This is a big case and one that could very well be decided by the U.S. Supreme Court. Back in 2004 California voters approved the collection of DNA evidence from people who are arrested for felonies. Five years later, a San Francisco woman who was arrested and coerced into giving up her DNA but was never convicted of a crime. She sued.
It was March 2009 when Lily Haskell was involved in a scuffle with police during an anti-war demonstration in San Francisco's Civic Center. She was cuffed and arrested for a felony violation of an obscure lynching law. The district attorney threw out the case. Haskell was never charged but before she was released, police told her she had to give up a swabbed sample of her DNA or spend more days in jail.
"And you're likely to get out tomorrow if you don't refuse but if you refuse you'll probably be in until Tuesday and at that point that was Saturday," Haskell said.
Haskell is now suing, claiming the swab was a violation of her Fourth Amendment protections against unlawful search and seizure.
"Taking somebody's genetic tissue from them is a seizure," American Civil Liberties Union attorney Michael Risher said.
The ACLU argued on Haskell's behalf that the California law is unconstitutional.
An attorney for the state argued the DNA swab is no more invasive than finger printing.
"And I think that fingerprinting is a good analogy, because it's the exact same information that is obtained by the state when it develops a DNA profile versus when it collects a finger print," Deputy Attorney General Daniel Powell said.
Powell told the 11 judge 9th Circuit Court of Appeals panel that finger printing is also a search.
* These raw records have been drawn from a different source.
===== src/rtl/exc_redirect.sv =====
// Fetch-side exception/ERET redirect: flush, drain in-flight fetch responses, then steer the PC generator.
// Optional REDIRECT_PERF_EN adds event and stall counters.
module exc_redirect #(
    parameter logic [31:0] EXC_VECTOR      = 32'hBFC00380,
    parameter int          MAX_OUTSTANDING = 4
) (
    input  logic        clk,
    input  logic        resetn,
    input  logic        exc_oc,
    input  logic        wb_eret,
    input  logic [31:0] cp0_epc,
    input  logic        if_req_fire,
    input  logic        if_resp_fire,
    input  logic        if_redirect_ready,
    output logic        flush,
    output logic        discard_resp,
    output logic        req_block,
    output logic        redirect_valid,
    output logic [31:0] redirect_pc
`ifdef REDIRECT_PERF_EN
    ,
    output logic [31:0] perf_exc_cnt,
    output logic [31:0] perf_eret_cnt,
    output logic [31:0] perf_stall_cnt
`endif
);

    localparam int CNT_W = $clog2(MAX_OUTSTANDING + 1);
    localparam logic [CNT_W-1:0] CNT_MAX = CNT_W'(MAX_OUTSTANDING);

    typedef enum logic [1:0] {
        ST_IDLE,
        ST_DRAIN,
        ST_ISSUE
    } state_t;

    state_t            state_reg, state_next;
    logic [CNT_W-1:0]  outstanding_reg, outstanding_next;
    logic [31:0]       target_reg, target_next;
    logic              flush_reg;
    logic              evt;
    logic [31:0]       evt_target;

    assign evt        = exc_oc | wb_eret;
    assign evt_target = exc_oc ? EXC_VECTOR : cp0_epc;

    // A response with nothing outstanding is illegal; the count holds at zero.
    always_comb begin
        outstanding_next = outstanding_reg;
        if (if_req_fire && !if_resp_fire) begin
            outstanding_next = outstanding_reg + 1'b1;
        end else if (!if_req_fire && if_resp_fire && (outstanding_reg != '0)) begin
            outstanding_next = outstanding_reg - 1'b1;
        end
    end

    // An event in any state restarts the sequence from DRAIN, pre-empting a pending handshake.
    always_comb begin
        state_next  = state_reg;
        target_next = target_reg;
        if (evt) begin
            state_next  = ST_DRAIN;
            target_next = evt_target;
        end else begin
            case (state_reg)
                ST_IDLE:  state_next = ST_IDLE;
                ST_DRAIN: if (outstanding_next == '0) state_next = ST_ISSUE;
                ST_ISSUE: if (if_redirect_ready) state_next = ST_IDLE;
                default:  state_next = ST_IDLE;
            endcase
        end
    end

    always_ff @(posedge clk or negedge resetn) begin
        if (!resetn) begin
            state_reg       <= ST_IDLE;
            outstanding_reg <= '0;
            target_reg      <= '0;
            flush_reg       <= 1'b0;
        end else begin
            state_reg       <= state_next;
            outstanding_reg <= outstanding_next;
            target_reg      <= target_next;
            flush_reg       <= evt;
        end
    end

    assign flush          = flush_reg;
    assign discard_resp   = (state_reg == ST_DRAIN);
    assign redirect_valid = (state_reg == ST_ISSUE);
    assign redirect_pc    = redirect_valid ? target_reg : 32'h0;
    assign req_block      = (outstanding_reg >= CNT_MAX) || (state_reg != ST_IDLE);

`ifdef REDIRECT_PERF_EN
    always_ff @(posedge clk or negedge resetn) begin
        if (!resetn) begin
            perf_exc_cnt   <= '0;
            perf_eret_cnt  <= '0;
            perf_stall_cnt <= '0;
        end else begin
            if (exc_oc) perf_exc_cnt <= perf_exc_cnt + 32'd1;
            if (wb_eret && !exc_oc) perf_eret_cnt <= perf_eret_cnt + 32'd1;
            if (state_reg != ST_IDLE) perf_stall_cnt <= perf_stall_cnt + 32'd1;
        end
    end
`endif

endmodule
But several of the judges appeared not to buy that comparison.
"Now if I'm arrested, I wind up leaving behind in the custody of the government the intimate details of my medical condition, my heritage, whatever else is in that DNA sample," Judge Raymond Fisher said.
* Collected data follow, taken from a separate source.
--- src/rtl/pe_grad_pipe.sv ---
// pe_grad_pipe
// Gradient and weight engine for a 5x5 pixel window. Takes column and row
// sums, forms the absolute horizontal and vertical gradients, then divides
// to get a horizontal weight w_hs = (hs*2^FRAC_W - 1)/(hs + vs) and a
// complementary vertical weight w_vs = (2^FRAC_W - 1) - w_hs.
//
// Ports
//   clk      clock, all state on the rising edge
//   rst      synchronous active-high reset; aborts any operation in flight
//   start    request, only sampled in IDLE
//   win      5x5 window, row-major, element k = r*5+c at [k*PIXEL_W +: PIXEL_W]
//   busy     high whenever the FSM is not in IDLE
//   done     one-cycle pulse when the outputs update
//   grad_hs  absolute horizontal gradient
//   grad_vs  absolute vertical gradient
//   w_hs     horizontal weight
//   w_vs     vertical weight
//
// state | meaning
// IDLE  | waiting for start; window captured on acceptance
// SUM   | column and row sums registered
// GRAD  | gradients registered, divider operands loaded
// DIV   | restoring division, one quotient bit per cycle, FRAC_W cycles
// DONE  | outputs loaded, done pulsed, back to IDLE
module pe_grad_pipe #(
    parameter int PIXEL_W = 12,
    parameter int FRAC_W  = 8,
    localparam int G_W    = PIXEL_W + 4
) (
    input  logic                   clk,
    input  logic                   rst,
    input  logic                   start,
    input  logic [25*PIXEL_W-1:0]  win,
    output logic                   busy,
    output logic                   done,
    output logic [G_W-1:0]         grad_hs,
    output logic [G_W-1:0]         grad_vs,
    output logic [FRAC_W-1:0]      w_hs,
    output logic [FRAC_W-1:0]      w_vs
);

    localparam int S_W   = PIXEL_W + 3;
    localparam int D_W   = G_W + 1;
    localparam int N_W   = G_W + FRAC_W;
    localparam int CNT_W = $clog2(FRAC_W) + 1;

    typedef enum logic [2:0] {IDLE, SUM, GRAD, DIV, DONE} state_t;

    state_t               state;
    logic [25*PIXEL_W-1:0] win_q;
    logic [S_W-1:0]       col_q [5];
    logic [S_W-1:0]       row_q [5];
    logic [S_W-1:0]       col_c [5];
    logic [S_W-1:0]       row_c [5];
    logic [G_W-1:0]       hs_q, vs_q;
    logic [D_W-1:0]       divisor, rem;
    logic [FRAC_W-1:0]    low, quot;
    logic [CNT_W-1:0]     cnt;

    logic signed [D_W-1:0] hs_s, vs_s;
    logic [G_W-1:0]        hs_mag, vs_mag, hs_fix, vs_fix;
    logic [D_W-1:0]        divisor_n;
    logic [N_W-1:0]        dividend_n;
    logic [D_W:0]          trial;
    logic                  q_bit;
    logic [D_W-1:0]        rem_n;

    assign busy = (state != IDLE);

    always_comb begin
        for (int i = 0; i < 5; i++) begin
            col_c[i] = '0;
            row_c[i] = '0;
        end
        for (int r = 0; r < 5; r++) begin
            for (int c = 0; c < 5; c++) begin
                col_c[c] = col_c[c] + S_W'(win_q[(r*5+c)*PIXEL_W +: PIXEL_W]);
                row_c[r] = row_c[r] + S_W'(win_q[(r*5+c)*PIXEL_W +: PIXEL_W]);
            end
        end
    end

    // Sums are zero-extended into the signed D_W domain; 2*x is a left shift.
    always_comb begin
        hs_s = $signed({1'b0, col_q[3], 1'b0}) + $signed({2'b00, col_q[4]})
             - $signed({1'b0, col_q[1], 1'b0}) - $signed({2'b00, col_q[0]});
        vs_s = $signed({1'b0, row_q[3], 1'b0}) + $signed({2'b00, row_q[4]})
             - $signed({1'b0, row_q[1], 1'b0}) - $signed({2'b00, row_q[0]});
        hs_mag = hs_s[D_W-1] ? G_W'(-hs_s) : G_W'(hs_s);
        vs_mag = vs_s[D_W-1] ? G_W'(-vs_s) : G_W'(vs_s);
        // Flat window: avoid 0/0 by treating both gradients as 1.
        if (hs_mag == '0 && vs_mag == '0) begin
            hs_fix = G_W'(1);
            vs_fix = G_W'(1);
        end else begin
            hs_fix = hs_mag;
            vs_fix = vs_mag;
        end
        divisor_n = {1'b0, hs_fix} + {1'b0, vs_fix};
        if (hs_fix != '0)
            dividend_n = {hs_fix, {FRAC_W{1'b0}}} - N_W'(1);
        else
            dividend_n = '0;
    end

    // The upper dividend bits are always below the divisor, so they seed the
    // remainder and only the FRAC_W low bits are shifted through.
    always_comb begin
        trial = {rem, low[FRAC_W-1]};
        q_bit = (trial >= {1'b0, divisor});
        rem_n = q_bit ? D_W'(trial - {1'b0, divisor}) : D_W'(trial);
    end

    always_ff @(posedge clk) begin
        if (rst) begin
            state   <= IDLE;
            done    <= 1'b0;
            grad_hs <= '0;
            grad_vs <= '0;
            w_hs    <= '0;
            w_vs    <= '0;
            win_q   <= '0;
            for (int i = 0; i < 5; i++) begin
                col_q[i] <= '0;
                row_q[i] <= '0;
            end
            hs_q    <= '0;
            vs_q    <= '0;
            divisor <= '0;
            rem     <= '0;
            low     <= '0;
            quot    <= '0;
            cnt     <= '0;
        end else begin
            done <= 1'b0;
            case (state)
                IDLE: begin
                    if (start) begin
                        win_q <= win;
                        state <= SUM;
                    end
                end
                SUM: begin
                    col_q <= col_c;
                    row_q <= row_c;
                    state <= GRAD;
                end
                GRAD: begin
                    hs_q    <= hs_mag;
                    vs_q    <= vs_mag;
                    divisor <= divisor_n;
                    rem     <= {1'b0, dividend_n[N_W-1:FRAC_W]};
                    low     <= dividend_n[FRAC_W-1:0];
                    quot    <= '0;
                    cnt     <= '0;
                    state   <= DIV;
                end
                DIV: begin
                    rem  <= rem_n;
                    low  <= low << 1;
                    quot <= FRAC_W'({quot, q_bit});
                    cnt  <= cnt + CNT_W'(1);
                    if (cnt == CNT_W'(FRAC_W - 1))
                        state <= DONE;
                end
                DONE: begin
                    grad_hs <= hs_q;
                    grad_vs <= vs_q;
                    w_hs    <= quot;
                    w_vs    <= {FRAC_W{1'b1}} - quot;
                    done    <= 1'b1;
                    state   <= IDLE;
                end
                default: state <= IDLE;
            endcase
        end
    end

endmodule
The ACLU attorney representing Haskell was at least a little encouraged by the judge's questions.
"I was surprised; I didn't have a chance to deliver all the little speeches I had prepared, I'll put it that way," Risher said.
Risher knows however the judges decide, the case is a candidate for consideration by the U.S. Supreme Court.
But since San Francisco District Judge Charles Breyer decided the original case, if it does go to the Supreme Court, Breyer's brother Stephen will recuse himself and deprive Haskell's side of one of the courts liberal justices.